Use Case:
Dowload hundred of thousands of xmls files (size from bytes to 50 mb/file) structured like this /year-month/year-month-day/hours/files with ftplib. So i loop through each hour folder for a given day and for each one i store all the filenames with ftp.nlst(), then i loop through each filename and i donwload the concerned file like this.
with open(local_file, 'wb') as fhandle:
try:
ftp.retrbinary('RETR ' + filename, fhandle.write)
except EOFError:
try:
fhandle.close()
os.remove(local_file)
ftp = ftplib.FTP()
ftp.connect(self.remote_host,self.port, timeout=60)
ftp.login(self.username, self.passwd, acct="")
ftp.cwd(self.input_folder + '/' + subdir)
try:
with open(local_file, 'wb') as fhandle:
ftp.retrbinary('RETR ' + filename, fhandle.write, 8192)
except:
self.log.error('i give up !!!')
Expected:
For each day given as input folder, download all the concerned xml files
what i get:
EOFError
What i already tried:
- I have gone though all possible posts about the subject on stackoverflow and the net in general.

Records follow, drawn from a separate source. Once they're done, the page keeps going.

[src/rtl/jeb_pkg.sv]
package jeb_pkg;
    typedef enum logic [1:0] {
        S_IDLE = 2'd0,
        S_LO   = 2'd1,
        S_HI   = 2'd2
    } ser_state_e;
endpackage

[src/rtl/jeb_chan_check.sv]
module jeb_chan_check #(
    parameter int NCH = 12,
    parameter int IW  = 10
) (
    input  logic [NCH*IW-1:0] data_i,
    input  logic [NCH-1:0]    par_i,
    input  logic [NCH-1:0]    mask_i,
    output logic [NCH*IW-1:0] clean_o,
    output logic [NCH-1:0]    bad_o,
    output logic [NCH-1:0]    atmax_o
);
    localparam logic [IW-1:0] IMAX = {IW{1'b1}};

    for (genvar c = 0; c < NCH; c++) begin : g_ch
        logic [IW-1:0] word;
        logic          par_ok;
        logic          keep;

        assign word    = data_i[c*IW +: IW];
        assign par_ok  = ^{par_i[c], word};
        assign keep    = par_ok && !mask_i[c];
        assign clean_o[c*IW +: IW] = keep ? word : '0;
        assign bad_o[c]   = !par_ok && !mask_i[c];
        assign atmax_o[c] = keep && (word == IMAX);
    end
endmodule

[src/rtl/jeb_elem_sum.sv]
module jeb_elem_sum #(
    parameter int NCH = 12,
    parameter int IW  = 10,
    parameter int JW  = 10
) (
    input  logic [NCH*IW-1:0] em_i,
    input  logic [NCH*IW-1:0] had_i,
    input  logic [NCH-1:0]    em_max_i,
    input  logic [NCH-1:0]    had_max_i,
    output logic [NCH*JW-1:0] elem_o
);
    localparam int SW = ((IW > JW) ? IW : JW) + 1;
    localparam logic [SW-1:0] JMAX = SW'((64'd1 << JW) - 64'd1);

    for (genvar c = 0; c < NCH; c++) begin : g_sum
        logic [SW-1:0] sum;
        logic          sat;

        assign sum = SW'(em_i[c*IW +: IW]) + SW'(had_i[c*IW +: IW]);
        assign sat = (sum >= JMAX) || em_max_i[c] || had_max_i[c];
        assign elem_o[c*JW +: JW] = sat ? JMAX[JW-1:0] : sum[JW-1:0];
    end
endmodule

[src/rtl/jeb_ser_fsm.sv]
module jeb_ser_fsm
    import jeb_pkg::*;
#(
    parameter int NCH = 12,
    parameter int JW  = 10,
    parameter int HW  = (JW + 1) / 2
) (
    input  logic              clk,
    input  logic              rst_n,
    input  logic              bx_i,
    input  logic [NCH*JW-1:0] elem_i,
    output logic              accept_o,
    output logic [NCH*HW-1:0] jet_o,
    output logic              jet_vld_o,
    output logic              jet_hi_o
);
    localparam int PW = 2 * HW;

    ser_state_e        state_q;
    ser_state_e        state_d;
    logic [NCH*JW-1:0] elem_q;
    logic [NCH*HW-1:0] lo_half;
    logic [NCH*HW-1:0] hi_half;

    assign accept_o = bx_i && (state_q != S_LO);

    // next state: T_START, T_SECOND, T_NEXT, T_STOP
    always_comb begin
        state_d = state_q;
        unique case (state_q)
            S_IDLE:  state_d = bx_i ? S_LO : S_IDLE;
            S_LO:    state_d = S_HI;
            S_HI:    state_d = bx_i ? S_LO : S_IDLE;
            default: state_d = S_IDLE;
        endcase
    end

    always_ff @(posedge clk) begin
        if (!rst_n) begin
            state_q <= S_IDLE;
        end else begin
            state_q <= state_d;
        end
    end

    always_ff @(posedge clk) begin
        if (!rst_n) begin
            elem_q <= '0;
        end else if (accept_o) begin
            elem_q <= elem_i;
        end
    end

    for (genvar c = 0; c < NCH; c++) begin : g_split
        logic [PW-1:0] padded;
        assign padded = PW'(elem_q[c*JW +: JW]);
        assign lo_half[c*HW +: HW] = padded[HW-1:0];
        assign hi_half[c*HW +: HW] = padded[PW-1:HW];
    end

    always_comb begin
        jet_o     = '0;
        jet_vld_o = 1'b0;
        jet_hi_o  = 1'b0;
        unique case (state_q)
            S_IDLE: begin
                jet_o = '0;
            end
            S_LO: begin
                jet_o     = lo_half;
                jet_vld_o = 1'b1;
            end
            S_HI: begin
                jet_o     = hi_half;
                jet_vld_o = 1'b1;
                jet_hi_o  = 1'b1;
            end
            default: begin
                jet_o = '0;
            end
        endcase
    end
endmodule

[src/rtl/jet_elem_builder.sv]
module jet_elem_builder #(
    parameter int NCH = 12,
    parameter int IW  = 10,
    parameter int JW  = 10,
    parameter int HW  = (JW + 1) / 2
) (
    input  logic              clk,
    input  logic              rst_n,
    input  logic              bx_i,
    input  logic [NCH*IW-1:0] em_data_i,
    input  logic [NCH-1:0]    em_par_i,
    input  logic [NCH*IW-1:0] had_data_i,
    input  logic [NCH-1:0]    had_par_i,
    input  logic [NCH-1:0]    em_mask_i,
    input  logic [NCH-1:0]    had_mask_i,
    output logic [NCH*HW-1:0] jet_o,
    output logic              jet_vld_o,
    output logic              jet_hi_o,
    output logic [NCH-1:0]    em_err_o,
    output logic [NCH-1:0]    had_err_o
);
    logic [NCH*IW-1:0] em_clean;
    logic [NCH*IW-1:0] had_clean;
    logic [NCH-1:0]    em_bad;
    logic [NCH-1:0]    had_bad;
    logic [NCH-1:0]    em_max;
    logic [NCH-1:0]    had_max;
    logic [NCH*JW-1:0] elem;
    logic              accept;
    logic [NCH-1:0]    em_err_q;
    logic [NCH-1:0]    had_err_q;

    jeb_chan_check #(.NCH(NCH), .IW(IW)) u_em_chk (
        .data_i  (em_data_i),
        .par_i   (em_par_i),
        .mask_i  (em_mask_i),
        .clean_o (em_clean),
        .bad_o   (em_bad),
        .atmax_o (em_max)
    );

    jeb_chan_check #(.NCH(NCH), .IW(IW)) u_had_chk (
        .data_i  (had_data_i),
        .par_i   (had_par_i),
        .mask_i  (had_mask_i),
        .clean_o (had_clean),
        .bad_o   (had_bad),
        .atmax_o (had_max)
    );

    jeb_elem_sum #(.NCH(NCH), .IW(IW), .JW(JW)) u_sum (
        .em_i      (em_clean),
        .had_i     (had_clean),
        .em_max_i  (em_max),
        .had_max_i (had_max),
        .elem_o    (elem)
    );

    jeb_ser_fsm #(.NCH(NCH), .JW(JW), .HW(HW)) u_ser (
        .clk       (clk),
        .rst_n     (rst_n),
        .bx_i      (bx_i),
        .elem_i    (elem),
        .accept_o  (accept),
        .jet_o     (jet_o),
        .jet_vld_o (jet_vld_o),
        .jet_hi_o  (jet_hi_o)
    );

    // sticky per-word parity flags, R5
    always_ff @(posedge clk) begin
        if (!rst_n) begin
            em_err_q  <= '0;
            had_err_q <= '0;
        end else if (accept) begin
            em_err_q  <= em_err_q | em_bad;
            had_err_q <= had_err_q | had_bad;
        end
    end

    assign em_err_o  = em_err_q;
    assign had_err_o = had_err_q;
endmodule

- i have tried to close and open a ne connection for each subfolder in the hour folder.
- It doesn't seem to be one specific file that is causing the problem. It is definitely not the first one. i get this
EOFError
while downloading files withftp.retrbinary()
. It is related to the fact that i download hundred of thousands of xmls files, because i have tested the script with 2000 files and i didn't got any exceptions but with around 287000 files i get it always. And what i don't understand is that the script downloads each time the same amount/number of xml files, around 159 000 and it is always I have tried to play with the buffersize in
ftp.retrbinary('RETR ' + filename, fhandle.write,4096)
Question:
it may be that i have missed something? How to handle this EOFError to continue downloading all my files...and without loosing my sanity.
Finally i found a solution for my problem. Instead of opening a connection for each sub-folder, i now open a connection for each file to be downloaded. It is less performant, but i get to pass this
EOFError
. I also found out that the FTP server which i want to download files from have restrictions for example on the number of parallel connections or how long a connection may last.